Segment Start: RECORDS TO USE

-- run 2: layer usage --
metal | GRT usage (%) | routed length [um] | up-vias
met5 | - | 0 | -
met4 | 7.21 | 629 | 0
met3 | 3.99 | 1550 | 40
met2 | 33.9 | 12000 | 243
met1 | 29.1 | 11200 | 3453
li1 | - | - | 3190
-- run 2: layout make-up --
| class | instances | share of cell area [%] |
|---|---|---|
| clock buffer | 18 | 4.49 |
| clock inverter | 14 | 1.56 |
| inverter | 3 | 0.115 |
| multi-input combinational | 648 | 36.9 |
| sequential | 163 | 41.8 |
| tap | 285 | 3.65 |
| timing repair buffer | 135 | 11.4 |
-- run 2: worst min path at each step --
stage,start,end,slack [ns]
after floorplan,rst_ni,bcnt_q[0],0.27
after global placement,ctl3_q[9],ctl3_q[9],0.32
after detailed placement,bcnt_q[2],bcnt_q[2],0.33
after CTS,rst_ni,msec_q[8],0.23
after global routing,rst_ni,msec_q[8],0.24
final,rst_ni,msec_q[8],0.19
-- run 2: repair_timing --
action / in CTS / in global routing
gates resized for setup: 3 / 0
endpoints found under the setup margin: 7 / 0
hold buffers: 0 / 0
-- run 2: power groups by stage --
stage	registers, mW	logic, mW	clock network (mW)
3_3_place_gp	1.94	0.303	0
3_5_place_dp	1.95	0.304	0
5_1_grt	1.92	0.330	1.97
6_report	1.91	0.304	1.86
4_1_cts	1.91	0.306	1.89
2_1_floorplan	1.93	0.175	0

Segment End: RECORDS TO USE

◆ REQUIRED WORK ◆
What is needed is a copy of every line above in which "stage" appears.

◆ RESPONSE TO THE TASK ◆
stage,start,end,slack [ns]
-- run 2: power groups by stage --
stage	registers, mW	logic, mW	clock network (mW)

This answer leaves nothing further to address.